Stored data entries
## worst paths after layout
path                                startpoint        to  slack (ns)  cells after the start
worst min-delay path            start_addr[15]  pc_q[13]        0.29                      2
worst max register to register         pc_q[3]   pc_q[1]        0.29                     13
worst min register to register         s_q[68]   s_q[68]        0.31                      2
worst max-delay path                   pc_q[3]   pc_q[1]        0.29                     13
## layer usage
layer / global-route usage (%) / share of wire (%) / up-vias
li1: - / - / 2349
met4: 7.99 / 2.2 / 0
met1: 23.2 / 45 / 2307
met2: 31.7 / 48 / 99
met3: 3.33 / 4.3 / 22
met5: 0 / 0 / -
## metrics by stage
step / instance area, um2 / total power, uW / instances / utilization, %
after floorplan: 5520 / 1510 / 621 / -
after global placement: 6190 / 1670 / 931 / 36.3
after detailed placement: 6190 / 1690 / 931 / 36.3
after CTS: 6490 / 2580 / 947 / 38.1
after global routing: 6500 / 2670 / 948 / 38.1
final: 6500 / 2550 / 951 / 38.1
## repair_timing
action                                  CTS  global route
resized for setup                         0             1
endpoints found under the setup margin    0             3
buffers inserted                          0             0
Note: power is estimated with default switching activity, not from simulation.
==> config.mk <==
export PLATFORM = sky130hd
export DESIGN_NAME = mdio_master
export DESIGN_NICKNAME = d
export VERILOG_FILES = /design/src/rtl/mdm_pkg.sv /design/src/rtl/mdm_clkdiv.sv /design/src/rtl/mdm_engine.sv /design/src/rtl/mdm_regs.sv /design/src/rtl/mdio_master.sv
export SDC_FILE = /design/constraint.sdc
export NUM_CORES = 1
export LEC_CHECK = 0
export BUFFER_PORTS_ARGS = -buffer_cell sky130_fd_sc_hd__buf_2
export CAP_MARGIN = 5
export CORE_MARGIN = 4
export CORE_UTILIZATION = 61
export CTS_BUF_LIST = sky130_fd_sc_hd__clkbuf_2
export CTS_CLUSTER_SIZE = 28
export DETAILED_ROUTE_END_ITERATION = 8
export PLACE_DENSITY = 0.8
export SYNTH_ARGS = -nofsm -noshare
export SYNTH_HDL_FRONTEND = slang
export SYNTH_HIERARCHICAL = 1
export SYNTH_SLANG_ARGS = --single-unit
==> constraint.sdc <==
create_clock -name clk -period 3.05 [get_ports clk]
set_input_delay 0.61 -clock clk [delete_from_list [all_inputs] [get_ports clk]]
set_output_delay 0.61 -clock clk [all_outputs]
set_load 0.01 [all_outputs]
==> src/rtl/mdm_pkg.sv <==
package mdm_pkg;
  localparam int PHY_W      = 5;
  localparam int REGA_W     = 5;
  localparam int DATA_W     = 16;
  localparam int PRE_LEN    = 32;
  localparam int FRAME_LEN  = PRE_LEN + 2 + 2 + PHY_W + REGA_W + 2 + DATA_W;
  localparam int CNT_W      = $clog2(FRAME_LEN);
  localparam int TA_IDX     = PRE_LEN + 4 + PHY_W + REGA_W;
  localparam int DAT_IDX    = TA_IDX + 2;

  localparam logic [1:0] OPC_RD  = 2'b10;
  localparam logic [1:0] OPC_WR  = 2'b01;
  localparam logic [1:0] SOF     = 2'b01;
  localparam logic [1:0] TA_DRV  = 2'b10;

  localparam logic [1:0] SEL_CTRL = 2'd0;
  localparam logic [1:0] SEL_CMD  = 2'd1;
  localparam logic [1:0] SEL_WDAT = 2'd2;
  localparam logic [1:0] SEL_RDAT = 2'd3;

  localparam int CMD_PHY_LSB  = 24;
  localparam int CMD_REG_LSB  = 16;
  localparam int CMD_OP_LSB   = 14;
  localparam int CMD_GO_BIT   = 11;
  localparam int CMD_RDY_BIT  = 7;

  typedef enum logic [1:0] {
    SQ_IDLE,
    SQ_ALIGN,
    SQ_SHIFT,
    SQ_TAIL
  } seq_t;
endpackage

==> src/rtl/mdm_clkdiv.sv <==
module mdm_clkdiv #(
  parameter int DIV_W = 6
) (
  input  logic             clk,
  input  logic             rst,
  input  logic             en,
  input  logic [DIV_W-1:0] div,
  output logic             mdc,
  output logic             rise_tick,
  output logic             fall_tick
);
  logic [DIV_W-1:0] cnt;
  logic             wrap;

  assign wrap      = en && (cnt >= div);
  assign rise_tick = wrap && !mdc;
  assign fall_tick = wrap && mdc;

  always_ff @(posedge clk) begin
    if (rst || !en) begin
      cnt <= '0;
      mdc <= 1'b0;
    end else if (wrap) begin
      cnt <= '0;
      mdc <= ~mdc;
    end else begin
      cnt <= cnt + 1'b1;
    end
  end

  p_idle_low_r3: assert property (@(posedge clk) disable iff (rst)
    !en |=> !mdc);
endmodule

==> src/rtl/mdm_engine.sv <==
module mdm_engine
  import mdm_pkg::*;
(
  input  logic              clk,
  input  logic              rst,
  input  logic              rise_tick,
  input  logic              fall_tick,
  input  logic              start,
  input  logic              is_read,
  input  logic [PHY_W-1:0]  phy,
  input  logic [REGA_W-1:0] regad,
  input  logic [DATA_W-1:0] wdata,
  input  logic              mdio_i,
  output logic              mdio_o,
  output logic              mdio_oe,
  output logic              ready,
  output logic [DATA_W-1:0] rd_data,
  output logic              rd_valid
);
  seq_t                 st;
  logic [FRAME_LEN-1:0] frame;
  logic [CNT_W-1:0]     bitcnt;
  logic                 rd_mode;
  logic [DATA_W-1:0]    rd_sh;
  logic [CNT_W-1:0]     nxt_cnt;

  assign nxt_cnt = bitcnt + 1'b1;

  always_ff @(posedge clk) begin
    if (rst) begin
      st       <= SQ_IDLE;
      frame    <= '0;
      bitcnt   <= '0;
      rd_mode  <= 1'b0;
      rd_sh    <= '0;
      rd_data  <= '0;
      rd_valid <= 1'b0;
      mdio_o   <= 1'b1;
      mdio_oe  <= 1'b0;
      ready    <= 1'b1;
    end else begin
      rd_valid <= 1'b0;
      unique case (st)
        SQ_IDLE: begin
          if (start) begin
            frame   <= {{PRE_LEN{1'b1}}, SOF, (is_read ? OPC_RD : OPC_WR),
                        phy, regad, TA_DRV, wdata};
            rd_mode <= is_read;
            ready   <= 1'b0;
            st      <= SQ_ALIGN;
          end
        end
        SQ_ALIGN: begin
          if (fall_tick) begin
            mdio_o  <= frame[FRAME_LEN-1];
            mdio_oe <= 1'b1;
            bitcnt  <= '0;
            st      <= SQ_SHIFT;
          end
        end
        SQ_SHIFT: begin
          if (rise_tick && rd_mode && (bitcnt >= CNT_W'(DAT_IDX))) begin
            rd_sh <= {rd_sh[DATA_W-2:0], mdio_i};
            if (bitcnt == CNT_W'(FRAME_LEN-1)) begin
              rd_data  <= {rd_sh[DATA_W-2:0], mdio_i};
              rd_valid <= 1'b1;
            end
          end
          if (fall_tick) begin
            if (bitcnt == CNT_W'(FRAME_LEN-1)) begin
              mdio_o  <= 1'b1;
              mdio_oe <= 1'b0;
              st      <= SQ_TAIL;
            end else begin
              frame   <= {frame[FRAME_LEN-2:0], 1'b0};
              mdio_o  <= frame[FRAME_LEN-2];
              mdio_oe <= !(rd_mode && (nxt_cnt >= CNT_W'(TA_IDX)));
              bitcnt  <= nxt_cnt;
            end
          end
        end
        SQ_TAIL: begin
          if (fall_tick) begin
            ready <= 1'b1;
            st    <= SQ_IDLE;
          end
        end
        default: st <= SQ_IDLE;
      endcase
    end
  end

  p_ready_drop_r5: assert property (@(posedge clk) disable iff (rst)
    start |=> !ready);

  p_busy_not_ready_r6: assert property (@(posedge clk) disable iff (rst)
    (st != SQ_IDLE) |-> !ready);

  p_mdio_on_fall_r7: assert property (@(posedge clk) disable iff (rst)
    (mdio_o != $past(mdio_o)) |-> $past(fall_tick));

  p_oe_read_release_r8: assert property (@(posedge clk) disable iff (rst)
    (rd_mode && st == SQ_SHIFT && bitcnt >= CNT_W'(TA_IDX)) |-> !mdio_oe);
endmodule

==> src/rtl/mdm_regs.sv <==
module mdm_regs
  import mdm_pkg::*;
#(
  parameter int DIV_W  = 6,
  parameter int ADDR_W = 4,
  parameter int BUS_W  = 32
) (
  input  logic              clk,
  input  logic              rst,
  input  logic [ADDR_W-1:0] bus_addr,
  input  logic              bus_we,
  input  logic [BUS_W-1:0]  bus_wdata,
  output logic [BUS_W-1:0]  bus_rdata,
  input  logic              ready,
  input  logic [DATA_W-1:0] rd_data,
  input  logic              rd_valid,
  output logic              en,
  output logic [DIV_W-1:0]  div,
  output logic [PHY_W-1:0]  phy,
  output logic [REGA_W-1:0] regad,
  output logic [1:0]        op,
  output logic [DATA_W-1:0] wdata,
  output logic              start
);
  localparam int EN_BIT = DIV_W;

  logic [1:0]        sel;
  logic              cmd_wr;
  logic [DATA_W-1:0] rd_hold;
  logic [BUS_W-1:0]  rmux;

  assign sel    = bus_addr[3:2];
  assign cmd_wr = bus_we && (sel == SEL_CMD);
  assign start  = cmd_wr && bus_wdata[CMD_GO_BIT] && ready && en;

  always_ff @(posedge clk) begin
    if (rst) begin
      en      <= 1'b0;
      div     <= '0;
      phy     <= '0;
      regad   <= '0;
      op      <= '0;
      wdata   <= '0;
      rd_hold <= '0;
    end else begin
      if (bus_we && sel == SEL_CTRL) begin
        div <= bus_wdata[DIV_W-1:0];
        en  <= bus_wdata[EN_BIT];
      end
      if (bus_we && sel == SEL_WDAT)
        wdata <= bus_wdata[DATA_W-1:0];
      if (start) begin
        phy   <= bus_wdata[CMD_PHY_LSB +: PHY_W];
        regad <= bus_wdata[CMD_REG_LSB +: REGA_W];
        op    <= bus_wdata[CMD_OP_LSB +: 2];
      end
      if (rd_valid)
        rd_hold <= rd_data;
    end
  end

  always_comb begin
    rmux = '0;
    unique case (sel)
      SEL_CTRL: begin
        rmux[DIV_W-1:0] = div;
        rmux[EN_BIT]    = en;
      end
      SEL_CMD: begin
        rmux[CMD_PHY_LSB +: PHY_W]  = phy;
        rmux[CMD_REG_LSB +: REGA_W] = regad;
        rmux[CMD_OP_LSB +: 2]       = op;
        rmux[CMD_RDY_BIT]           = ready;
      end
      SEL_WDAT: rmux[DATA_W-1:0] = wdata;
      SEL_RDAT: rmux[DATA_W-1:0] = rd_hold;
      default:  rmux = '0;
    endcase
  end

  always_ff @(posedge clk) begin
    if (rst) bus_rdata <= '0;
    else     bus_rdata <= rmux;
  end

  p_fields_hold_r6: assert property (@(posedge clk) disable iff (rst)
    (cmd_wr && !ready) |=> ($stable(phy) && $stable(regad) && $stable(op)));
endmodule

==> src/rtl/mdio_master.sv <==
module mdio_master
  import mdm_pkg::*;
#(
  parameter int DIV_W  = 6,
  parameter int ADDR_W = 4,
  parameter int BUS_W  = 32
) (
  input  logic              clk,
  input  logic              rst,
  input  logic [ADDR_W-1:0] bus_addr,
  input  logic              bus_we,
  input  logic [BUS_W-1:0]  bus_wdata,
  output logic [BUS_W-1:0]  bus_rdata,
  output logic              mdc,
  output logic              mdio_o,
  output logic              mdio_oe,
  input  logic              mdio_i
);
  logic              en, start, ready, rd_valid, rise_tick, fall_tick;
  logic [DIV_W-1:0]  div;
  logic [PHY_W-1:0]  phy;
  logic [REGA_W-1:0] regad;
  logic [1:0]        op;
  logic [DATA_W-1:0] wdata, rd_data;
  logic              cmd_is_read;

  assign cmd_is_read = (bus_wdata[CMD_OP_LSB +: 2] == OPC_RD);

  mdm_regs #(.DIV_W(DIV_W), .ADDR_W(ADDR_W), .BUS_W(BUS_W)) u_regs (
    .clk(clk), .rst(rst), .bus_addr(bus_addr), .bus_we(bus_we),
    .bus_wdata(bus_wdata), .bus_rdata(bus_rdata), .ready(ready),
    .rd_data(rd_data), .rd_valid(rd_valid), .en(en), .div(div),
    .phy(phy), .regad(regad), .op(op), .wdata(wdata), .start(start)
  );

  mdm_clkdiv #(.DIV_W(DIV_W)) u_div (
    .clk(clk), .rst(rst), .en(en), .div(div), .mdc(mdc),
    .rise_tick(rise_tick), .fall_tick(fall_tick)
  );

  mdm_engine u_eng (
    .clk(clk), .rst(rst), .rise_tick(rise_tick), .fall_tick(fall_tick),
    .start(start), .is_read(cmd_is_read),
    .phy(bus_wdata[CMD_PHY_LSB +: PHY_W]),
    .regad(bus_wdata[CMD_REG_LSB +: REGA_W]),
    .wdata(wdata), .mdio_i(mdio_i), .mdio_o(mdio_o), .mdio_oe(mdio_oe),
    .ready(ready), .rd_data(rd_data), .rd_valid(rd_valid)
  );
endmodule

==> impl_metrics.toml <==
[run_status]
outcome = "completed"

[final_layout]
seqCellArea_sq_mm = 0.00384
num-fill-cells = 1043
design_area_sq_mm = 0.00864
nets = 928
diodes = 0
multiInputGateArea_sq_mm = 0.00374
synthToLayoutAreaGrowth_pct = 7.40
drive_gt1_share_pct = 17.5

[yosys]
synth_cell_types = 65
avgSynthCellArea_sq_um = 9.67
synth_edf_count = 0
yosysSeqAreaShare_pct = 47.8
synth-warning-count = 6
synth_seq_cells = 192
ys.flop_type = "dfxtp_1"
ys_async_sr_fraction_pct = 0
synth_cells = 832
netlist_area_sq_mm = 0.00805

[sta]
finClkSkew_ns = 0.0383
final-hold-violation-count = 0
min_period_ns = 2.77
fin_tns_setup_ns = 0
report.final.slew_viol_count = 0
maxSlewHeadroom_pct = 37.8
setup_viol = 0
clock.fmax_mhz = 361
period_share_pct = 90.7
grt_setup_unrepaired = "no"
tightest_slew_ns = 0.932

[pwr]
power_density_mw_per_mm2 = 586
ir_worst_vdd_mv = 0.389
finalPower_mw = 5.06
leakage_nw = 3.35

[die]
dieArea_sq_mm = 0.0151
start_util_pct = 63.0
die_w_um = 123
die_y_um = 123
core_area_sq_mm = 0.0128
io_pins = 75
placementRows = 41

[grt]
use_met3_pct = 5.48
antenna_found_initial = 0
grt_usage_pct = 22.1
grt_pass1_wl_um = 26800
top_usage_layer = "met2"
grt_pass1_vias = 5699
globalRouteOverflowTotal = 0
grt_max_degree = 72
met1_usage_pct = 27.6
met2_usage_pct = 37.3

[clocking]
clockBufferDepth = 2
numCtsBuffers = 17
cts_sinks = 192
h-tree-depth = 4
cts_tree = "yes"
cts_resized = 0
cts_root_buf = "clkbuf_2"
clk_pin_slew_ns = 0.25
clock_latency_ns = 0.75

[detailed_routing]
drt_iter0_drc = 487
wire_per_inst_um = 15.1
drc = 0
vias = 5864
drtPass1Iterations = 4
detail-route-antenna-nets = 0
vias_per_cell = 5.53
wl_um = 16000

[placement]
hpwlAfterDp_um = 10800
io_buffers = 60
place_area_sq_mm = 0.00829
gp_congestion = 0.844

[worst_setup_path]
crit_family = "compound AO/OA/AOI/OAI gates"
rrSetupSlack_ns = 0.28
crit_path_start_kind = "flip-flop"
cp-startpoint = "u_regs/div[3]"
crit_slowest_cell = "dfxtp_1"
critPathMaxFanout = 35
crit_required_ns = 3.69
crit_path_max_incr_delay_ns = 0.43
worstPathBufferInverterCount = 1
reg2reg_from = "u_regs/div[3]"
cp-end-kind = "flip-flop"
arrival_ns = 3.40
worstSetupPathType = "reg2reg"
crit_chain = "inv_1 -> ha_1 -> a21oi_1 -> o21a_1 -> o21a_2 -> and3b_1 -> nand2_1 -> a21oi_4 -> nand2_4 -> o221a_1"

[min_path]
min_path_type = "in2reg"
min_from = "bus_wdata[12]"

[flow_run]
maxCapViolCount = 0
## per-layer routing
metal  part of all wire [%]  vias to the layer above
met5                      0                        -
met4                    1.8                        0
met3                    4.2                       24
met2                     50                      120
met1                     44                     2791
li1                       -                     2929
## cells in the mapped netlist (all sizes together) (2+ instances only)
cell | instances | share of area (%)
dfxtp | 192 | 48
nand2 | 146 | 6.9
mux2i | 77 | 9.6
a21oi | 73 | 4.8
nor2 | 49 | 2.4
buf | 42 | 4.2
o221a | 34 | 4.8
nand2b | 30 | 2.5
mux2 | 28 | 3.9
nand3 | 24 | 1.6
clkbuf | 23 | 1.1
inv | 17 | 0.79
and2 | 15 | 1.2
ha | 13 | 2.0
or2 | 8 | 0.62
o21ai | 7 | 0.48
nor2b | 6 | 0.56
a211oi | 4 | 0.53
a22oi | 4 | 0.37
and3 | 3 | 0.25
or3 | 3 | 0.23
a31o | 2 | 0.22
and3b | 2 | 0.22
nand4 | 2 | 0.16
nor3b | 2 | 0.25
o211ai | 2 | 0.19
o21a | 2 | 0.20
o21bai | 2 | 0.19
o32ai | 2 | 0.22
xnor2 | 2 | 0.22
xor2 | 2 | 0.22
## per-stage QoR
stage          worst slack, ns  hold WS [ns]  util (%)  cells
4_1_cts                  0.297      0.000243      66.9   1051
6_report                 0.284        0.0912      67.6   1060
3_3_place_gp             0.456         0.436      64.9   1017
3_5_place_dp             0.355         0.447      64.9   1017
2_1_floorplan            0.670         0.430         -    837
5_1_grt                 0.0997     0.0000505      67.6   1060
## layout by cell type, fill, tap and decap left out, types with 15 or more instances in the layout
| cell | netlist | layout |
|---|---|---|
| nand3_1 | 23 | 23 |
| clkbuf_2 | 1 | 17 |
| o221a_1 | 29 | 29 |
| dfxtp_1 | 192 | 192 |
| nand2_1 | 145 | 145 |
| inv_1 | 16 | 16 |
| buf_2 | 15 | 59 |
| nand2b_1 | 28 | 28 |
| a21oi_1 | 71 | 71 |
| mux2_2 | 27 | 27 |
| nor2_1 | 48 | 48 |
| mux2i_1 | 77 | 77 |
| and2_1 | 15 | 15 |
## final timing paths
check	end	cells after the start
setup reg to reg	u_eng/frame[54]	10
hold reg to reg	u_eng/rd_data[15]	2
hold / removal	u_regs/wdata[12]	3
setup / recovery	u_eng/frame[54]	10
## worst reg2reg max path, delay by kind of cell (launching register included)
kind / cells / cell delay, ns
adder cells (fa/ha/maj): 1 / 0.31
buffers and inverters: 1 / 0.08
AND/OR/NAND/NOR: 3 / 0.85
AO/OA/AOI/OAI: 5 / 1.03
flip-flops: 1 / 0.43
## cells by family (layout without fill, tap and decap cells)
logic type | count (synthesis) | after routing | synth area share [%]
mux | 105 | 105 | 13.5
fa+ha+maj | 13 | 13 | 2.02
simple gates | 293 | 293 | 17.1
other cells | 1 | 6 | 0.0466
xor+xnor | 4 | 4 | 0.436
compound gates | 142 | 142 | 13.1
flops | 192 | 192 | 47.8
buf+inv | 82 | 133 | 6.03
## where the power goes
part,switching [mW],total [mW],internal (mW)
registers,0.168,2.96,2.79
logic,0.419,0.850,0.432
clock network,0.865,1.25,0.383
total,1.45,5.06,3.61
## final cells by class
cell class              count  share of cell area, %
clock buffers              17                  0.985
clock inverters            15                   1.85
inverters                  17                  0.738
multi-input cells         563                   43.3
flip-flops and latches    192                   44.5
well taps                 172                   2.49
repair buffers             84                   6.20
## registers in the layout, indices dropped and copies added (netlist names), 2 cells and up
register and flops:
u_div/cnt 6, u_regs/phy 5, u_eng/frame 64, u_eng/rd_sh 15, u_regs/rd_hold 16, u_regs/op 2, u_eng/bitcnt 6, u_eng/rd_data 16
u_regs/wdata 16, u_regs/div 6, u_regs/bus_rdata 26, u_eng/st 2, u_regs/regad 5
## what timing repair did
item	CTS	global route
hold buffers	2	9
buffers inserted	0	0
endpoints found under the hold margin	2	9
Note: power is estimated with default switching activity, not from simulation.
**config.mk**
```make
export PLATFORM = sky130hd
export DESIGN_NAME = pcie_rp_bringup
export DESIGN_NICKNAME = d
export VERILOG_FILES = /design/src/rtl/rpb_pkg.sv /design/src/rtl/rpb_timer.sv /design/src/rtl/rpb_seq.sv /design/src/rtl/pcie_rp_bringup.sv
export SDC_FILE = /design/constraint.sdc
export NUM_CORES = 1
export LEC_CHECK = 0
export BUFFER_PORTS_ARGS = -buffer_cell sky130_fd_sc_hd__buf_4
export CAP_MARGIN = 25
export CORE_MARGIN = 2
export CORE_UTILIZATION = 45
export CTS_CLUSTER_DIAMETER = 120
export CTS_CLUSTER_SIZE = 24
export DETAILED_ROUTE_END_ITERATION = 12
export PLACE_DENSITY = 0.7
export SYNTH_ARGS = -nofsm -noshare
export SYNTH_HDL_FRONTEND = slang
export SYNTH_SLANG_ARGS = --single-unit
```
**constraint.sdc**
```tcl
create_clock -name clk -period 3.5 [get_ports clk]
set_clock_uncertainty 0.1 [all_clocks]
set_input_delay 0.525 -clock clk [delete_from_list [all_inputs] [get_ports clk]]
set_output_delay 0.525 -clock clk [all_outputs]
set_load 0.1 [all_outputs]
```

## [Action item]
Copy each line above containing the string "part".

## [Solved exercise]
metal  part of all wire [%]  vias to the layer above
part,switching [mW],total [mW],internal (mW)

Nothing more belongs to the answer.